## TASK INSTRUCTIONS:
Give back the data below exactly, with every line kept the same.

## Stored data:
--

`config.mk`:
```
export PLATFORM = sky130hd
export DESIGN_NAME = instr_dispatcher
export DESIGN_NICKNAME = d
export VERILOG_FILES = /design/src/rtl/instr_dispatcher_pkg.sv /design/src/rtl/instr_field_decode.sv /design/src/rtl/instr_dispatcher.sv
export SDC_FILE = /design/constraint.sdc
export NUM_CORES = 1
export LEC_CHECK = 0
export ABC_AREA = 1
export BUFFER_PORTS_ARGS = -buffer_cell sky130_fd_sc_hd__clkbuf_2
export CORE_MARGIN = 1.5
export CORE_UTILIZATION = 35
export CTS_CLUSTER_SIZE = 10
export DETAILED_ROUTE_END_ITERATION = 10
export PLACE_DENSITY = 0.63
export SLEW_MARGIN = 20
export SYNTH_ARGS = -nofsm -noshare
export SYNTH_HDL_FRONTEND = slang
export SYNTH_SLANG_ARGS = --single-unit
```
`constraint.sdc`:
```
create_clock -name clk -period 1.67 [get_ports clk]
set_input_delay 0.2505 -clock clk [delete_from_list [all_inputs] [get_ports clk]]
set_output_delay 0.2505 -clock clk [all_outputs]
set_load 0.02 [all_outputs]
```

--

## YOUR SOLUTION:
`config.mk`:
```
export PLATFORM = sky130hd
export DESIGN_NAME = instr_dispatcher
export DESIGN_NICKNAME = d
export VERILOG_FILES = /design/src/rtl/instr_dispatcher_pkg.sv /design/src/rtl/instr_field_decode.sv /design/src/rtl/instr_dispatcher.sv
export SDC_FILE = /design/constraint.sdc
export NUM_CORES = 1
export LEC_CHECK = 0
export ABC_AREA = 1
export BUFFER_PORTS_ARGS = -buffer_cell sky130_fd_sc_hd__clkbuf_2
export CORE_MARGIN = 1.5
export CORE_UTILIZATION = 35
export CTS_CLUSTER_SIZE = 10
export DETAILED_ROUTE_END_ITERATION = 10
export PLACE_DENSITY = 0.63
export SLEW_MARGIN = 20
export SYNTH_ARGS = -nofsm -noshare
export SYNTH_HDL_FRONTEND = slang
export SYNTH_SLANG_ARGS = --single-unit
```
`constraint.sdc`:
```
create_clock -name clk -period 1.67 [get_ports clk]
set_input_delay 0.2505 -clock clk [delete_from_list [all_inputs] [get_ports clk]]
set_output_delay 0.2505 -clock clk [all_outputs]
set_load 0.02 [all_outputs]
```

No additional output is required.